Não sou mãe, é sempre preciso repeti-lo duas ou mais vezes. Porque se só escrever ou disser uma vez, parece que foi engano, ou que foi piada. Não sou mãe. E não sou mãe porque não quis ser mãe apenas porque não quis ser mãe. Isto é verdadeiramente impossível de compreender. Que tivesse uma doença lixada, que eu fosse definitivamente estéril, que eu tivesse tentado e falhado trinta e oito métodos de inseminação artificial, que eu fosse sem-abrigo e drogada, que eu andasse numa cadeira de rodas, isso vá que não vá até se compreendia. Agora não ser mãe assim por não querer ser mãe, sem nenhuma forte razão médica, política, ideológica, teológica, metafísica, financeira, isso é um atentado à condição sagrada da mulher, uma ofensa aos criadores do universo, uma desfeita e uma injustiça face a todas as mulheres impossibilitadas de parir ou de adoptar.
Ser mulher apta a ser mãe e não ser mãe por não se ter vontade para tal é como não ser mulher. É ser mulher de segunda categoria. É um defeito de fabrico. É uma doença mental. É um tremendo egoísmo, é sentenciar o fim da humanidade.
E para cúmulo, para piorar ainda mais, sou feliz. Sou feliz apesar de não ser mãe. Sou feliz e realizada sem me passar pela cabeça e pelo corpo ser mãe.

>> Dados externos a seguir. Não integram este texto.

`config.mk`:
```
export PLATFORM = sky130hd
export DESIGN_NAME = i2c_expander_target
export DESIGN_NICKNAME = d
export VERILOG_FILES = /design/src/rtl/i2c_expander_pkg.sv /design/src/rtl/i2c_line_filter.sv /design/src/rtl/i2c_expander_target.sv
export SDC_FILE = /design/constraint.sdc
export NUM_CORES = 1
export LEC_CHECK = 0
export ABC_CLOCK_PERIOD_IN_PS = 2200
export BUFFER_PORTS_ARGS = -buffer_cell sky130_fd_sc_hd__buf_4
export CORE_ASPECT_RATIO = 0.5
export CORE_MARGIN = 4
export CORE_UTILIZATION = 48
export DETAILED_ROUTE_END_ITERATION = 12
export PLACE_DENSITY = 0.67
export REMOVE_ABC_BUFFERS = 1
export SYNTH_ARGS = -nofsm -noshare
export SYNTH_HDL_FRONTEND = slang
export SYNTH_HIERARCHICAL = 1
export SYNTH_SLANG_ARGS = --single-unit
```
`constraint.sdc`:
```
create_clock -name clk48 -period 2.2 [get_ports clk48]
set_input_delay 0.33 -clock clk48 [delete_from_list [all_inputs] [get_ports clk48]]
set_output_delay 0.33 -clock clk48 [all_outputs]
set_load 0.005 [all_outputs]
```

Eu acho que isso devia dar prisão. Uma mulher assim, ter o descaramento de ser feliz sem a maternidade, é uma desmoralização social para as mulheres, um desincentivo, um perigo. Talvez as mulheres que escolhem e optam por não ser mães devessem viver num ghetto. Numa rua escura, amaldiçoadas e empestadas, evitando contaminar as outras mulheres, porque já se sabe que entre as mulheres é fácil seguirem-se modas.

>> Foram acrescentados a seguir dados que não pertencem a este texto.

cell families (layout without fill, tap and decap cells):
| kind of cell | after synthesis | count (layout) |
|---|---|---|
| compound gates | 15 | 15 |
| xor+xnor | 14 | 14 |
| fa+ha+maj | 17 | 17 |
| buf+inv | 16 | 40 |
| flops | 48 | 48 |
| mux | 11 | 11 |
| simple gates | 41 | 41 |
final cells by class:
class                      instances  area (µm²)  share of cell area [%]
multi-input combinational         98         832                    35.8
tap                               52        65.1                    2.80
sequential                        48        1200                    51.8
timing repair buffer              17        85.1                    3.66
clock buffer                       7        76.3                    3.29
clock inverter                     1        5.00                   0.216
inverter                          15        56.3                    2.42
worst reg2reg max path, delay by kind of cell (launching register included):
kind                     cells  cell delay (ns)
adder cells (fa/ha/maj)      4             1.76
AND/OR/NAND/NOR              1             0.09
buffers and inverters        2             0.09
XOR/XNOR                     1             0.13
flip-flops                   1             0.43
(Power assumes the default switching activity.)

Não sou mãe e se engravidasse por obra e graça do espírito santo, abortava.
Vá, levem-me um maço de tabaco à cela. Sim, também sou das que fuma desalmadamente. Coisa que dificilmente combinaria com ser gestante.
Não sou mãe e sempre que encalho no absurdo demente do mundo, num mundo senil e moribundo, de morte rápida anunciada, órfão de esperança, sinto que sou mãe em cada mão que seguro, em cada queda que amparo, em cada criança negligenciada que acolho e abraço. Crianças que não têm culpa das mães que nunca deveriam ter sido mães.